------ Provided data ------

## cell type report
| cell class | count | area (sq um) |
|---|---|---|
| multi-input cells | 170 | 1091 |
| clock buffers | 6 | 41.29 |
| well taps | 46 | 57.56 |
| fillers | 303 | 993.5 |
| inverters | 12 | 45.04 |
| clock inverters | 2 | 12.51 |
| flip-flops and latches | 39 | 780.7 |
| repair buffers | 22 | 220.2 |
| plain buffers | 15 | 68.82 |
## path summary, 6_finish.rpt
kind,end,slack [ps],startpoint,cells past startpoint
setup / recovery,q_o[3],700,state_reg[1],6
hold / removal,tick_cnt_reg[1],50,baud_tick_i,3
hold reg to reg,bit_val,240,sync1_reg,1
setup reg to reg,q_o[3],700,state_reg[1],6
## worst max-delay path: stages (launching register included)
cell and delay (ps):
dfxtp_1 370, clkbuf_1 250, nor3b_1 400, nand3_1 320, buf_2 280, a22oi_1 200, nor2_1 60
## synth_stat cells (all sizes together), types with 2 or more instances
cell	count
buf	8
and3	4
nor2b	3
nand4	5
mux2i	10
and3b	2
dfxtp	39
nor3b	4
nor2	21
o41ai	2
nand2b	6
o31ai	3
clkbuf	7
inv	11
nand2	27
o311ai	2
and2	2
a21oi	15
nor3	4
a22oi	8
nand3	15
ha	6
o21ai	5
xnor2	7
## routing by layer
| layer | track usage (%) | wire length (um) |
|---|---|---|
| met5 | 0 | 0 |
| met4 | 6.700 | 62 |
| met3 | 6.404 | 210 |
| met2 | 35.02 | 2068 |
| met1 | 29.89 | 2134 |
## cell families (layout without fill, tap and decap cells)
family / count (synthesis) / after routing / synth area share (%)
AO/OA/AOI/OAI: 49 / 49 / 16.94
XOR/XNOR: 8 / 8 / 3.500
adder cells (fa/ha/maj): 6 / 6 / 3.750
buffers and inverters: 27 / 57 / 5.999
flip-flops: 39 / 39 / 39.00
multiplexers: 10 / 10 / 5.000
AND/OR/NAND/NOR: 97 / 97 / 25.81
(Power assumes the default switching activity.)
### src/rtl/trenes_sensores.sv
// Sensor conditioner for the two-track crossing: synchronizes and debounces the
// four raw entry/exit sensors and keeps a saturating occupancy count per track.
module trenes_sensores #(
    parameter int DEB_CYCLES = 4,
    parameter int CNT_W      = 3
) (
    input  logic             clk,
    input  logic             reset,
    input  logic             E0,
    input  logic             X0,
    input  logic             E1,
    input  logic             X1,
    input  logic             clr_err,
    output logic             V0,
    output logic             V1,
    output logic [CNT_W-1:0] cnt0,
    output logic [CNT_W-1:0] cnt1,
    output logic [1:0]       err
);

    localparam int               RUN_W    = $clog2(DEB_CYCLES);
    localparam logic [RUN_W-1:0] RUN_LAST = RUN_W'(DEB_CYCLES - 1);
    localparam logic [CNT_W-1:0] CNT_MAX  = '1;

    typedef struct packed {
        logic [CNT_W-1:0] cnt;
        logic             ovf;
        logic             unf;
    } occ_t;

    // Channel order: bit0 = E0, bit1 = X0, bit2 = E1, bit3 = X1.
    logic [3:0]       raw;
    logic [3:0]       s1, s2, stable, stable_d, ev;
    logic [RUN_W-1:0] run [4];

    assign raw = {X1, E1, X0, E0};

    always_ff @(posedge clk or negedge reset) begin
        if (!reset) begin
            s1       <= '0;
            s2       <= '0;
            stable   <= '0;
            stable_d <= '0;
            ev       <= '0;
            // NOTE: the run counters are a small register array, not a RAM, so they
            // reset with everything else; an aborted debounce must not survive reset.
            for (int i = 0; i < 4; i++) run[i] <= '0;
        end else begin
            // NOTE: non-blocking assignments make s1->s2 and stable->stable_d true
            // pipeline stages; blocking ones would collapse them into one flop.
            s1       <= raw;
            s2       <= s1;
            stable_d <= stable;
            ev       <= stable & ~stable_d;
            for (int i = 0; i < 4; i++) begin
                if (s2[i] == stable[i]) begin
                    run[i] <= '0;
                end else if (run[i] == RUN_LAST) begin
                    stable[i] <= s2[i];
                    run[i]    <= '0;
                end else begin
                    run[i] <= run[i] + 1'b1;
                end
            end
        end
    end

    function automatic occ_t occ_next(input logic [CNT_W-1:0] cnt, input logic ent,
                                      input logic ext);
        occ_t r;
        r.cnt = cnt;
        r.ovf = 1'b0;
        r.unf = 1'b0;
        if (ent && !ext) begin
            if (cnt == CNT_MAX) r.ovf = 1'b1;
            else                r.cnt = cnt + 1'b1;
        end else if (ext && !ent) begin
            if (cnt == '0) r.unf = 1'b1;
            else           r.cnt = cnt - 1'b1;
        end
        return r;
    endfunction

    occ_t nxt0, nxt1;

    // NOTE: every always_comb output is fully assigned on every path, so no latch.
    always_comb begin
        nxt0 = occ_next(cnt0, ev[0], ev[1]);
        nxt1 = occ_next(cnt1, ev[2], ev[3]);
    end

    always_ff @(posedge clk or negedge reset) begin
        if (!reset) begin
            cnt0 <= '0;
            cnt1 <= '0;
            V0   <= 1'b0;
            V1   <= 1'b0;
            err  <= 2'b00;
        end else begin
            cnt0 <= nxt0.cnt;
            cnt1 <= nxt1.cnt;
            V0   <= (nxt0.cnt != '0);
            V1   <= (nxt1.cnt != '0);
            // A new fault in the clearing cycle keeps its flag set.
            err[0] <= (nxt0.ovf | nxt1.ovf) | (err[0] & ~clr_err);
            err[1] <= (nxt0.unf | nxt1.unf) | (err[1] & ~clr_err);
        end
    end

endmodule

------

## Directions for this task:
What is needed is an exact copy of the entries above, from the first line through the line holding "AND/OR/NAND/NOR: 97 / 97 / 25.81", with both of those lines kept; please give nothing else.

## Reply:
## cell type report
| cell class | count | area (sq um) |
|---|---|---|
| multi-input cells | 170 | 1091 |
| clock buffers | 6 | 41.29 |
| well taps | 46 | 57.56 |
| fillers | 303 | 993.5 |
| inverters | 12 | 45.04 |
| clock inverters | 2 | 12.51 |
| flip-flops and latches | 39 | 780.7 |
| repair buffers | 22 | 220.2 |
| plain buffers | 15 | 68.82 |
## path summary, 6_finish.rpt
kind,end,slack [ps],startpoint,cells past startpoint
setup / recovery,q_o[3],700,state_reg[1],6
hold / removal,tick_cnt_reg[1],50,baud_tick_i,3
hold reg to reg,bit_val,240,sync1_reg,1
setup reg to reg,q_o[3],700,state_reg[1],6
## worst max-delay path: stages (launching register included)
cell and delay (ps):
dfxtp_1 370, clkbuf_1 250, nor3b_1 400, nand3_1 320, buf_2 280, a22oi_1 200, nor2_1 60
## synth_stat cells (all sizes together), types with 2 or more instances
cell	count
buf	8
and3	4
nor2b	3
nand4	5
mux2i	10
and3b	2
dfxtp	39
nor3b	4
nor2	21
o41ai	2
nand2b	6
o31ai	3
clkbuf	7
inv	11
nand2	27
o311ai	2
and2	2
a21oi	15
nor3	4
a22oi	8
nand3	15
ha	6
o21ai	5
xnor2	7
## routing by layer
| layer | track usage (%) | wire length (um) |
|---|---|---|
| met5 | 0 | 0 |
| met4 | 6.700 | 62 |
| met3 | 6.404 | 210 |
| met2 | 35.02 | 2068 |
| met1 | 29.89 | 2134 |
## cell families (layout without fill, tap and decap cells)
family / count (synthesis) / after routing / synth area share (%)
AO/OA/AOI/OAI: 49 / 49 / 16.94
XOR/XNOR: 8 / 8 / 3.500
adder cells (fa/ha/maj): 6 / 6 / 3.750
buffers and inverters: 27 / 57 / 5.999
flip-flops: 39 / 39 / 39.00
multiplexers: 10 / 10 / 5.000
AND/OR/NAND/NOR: 97 / 97 / 25.81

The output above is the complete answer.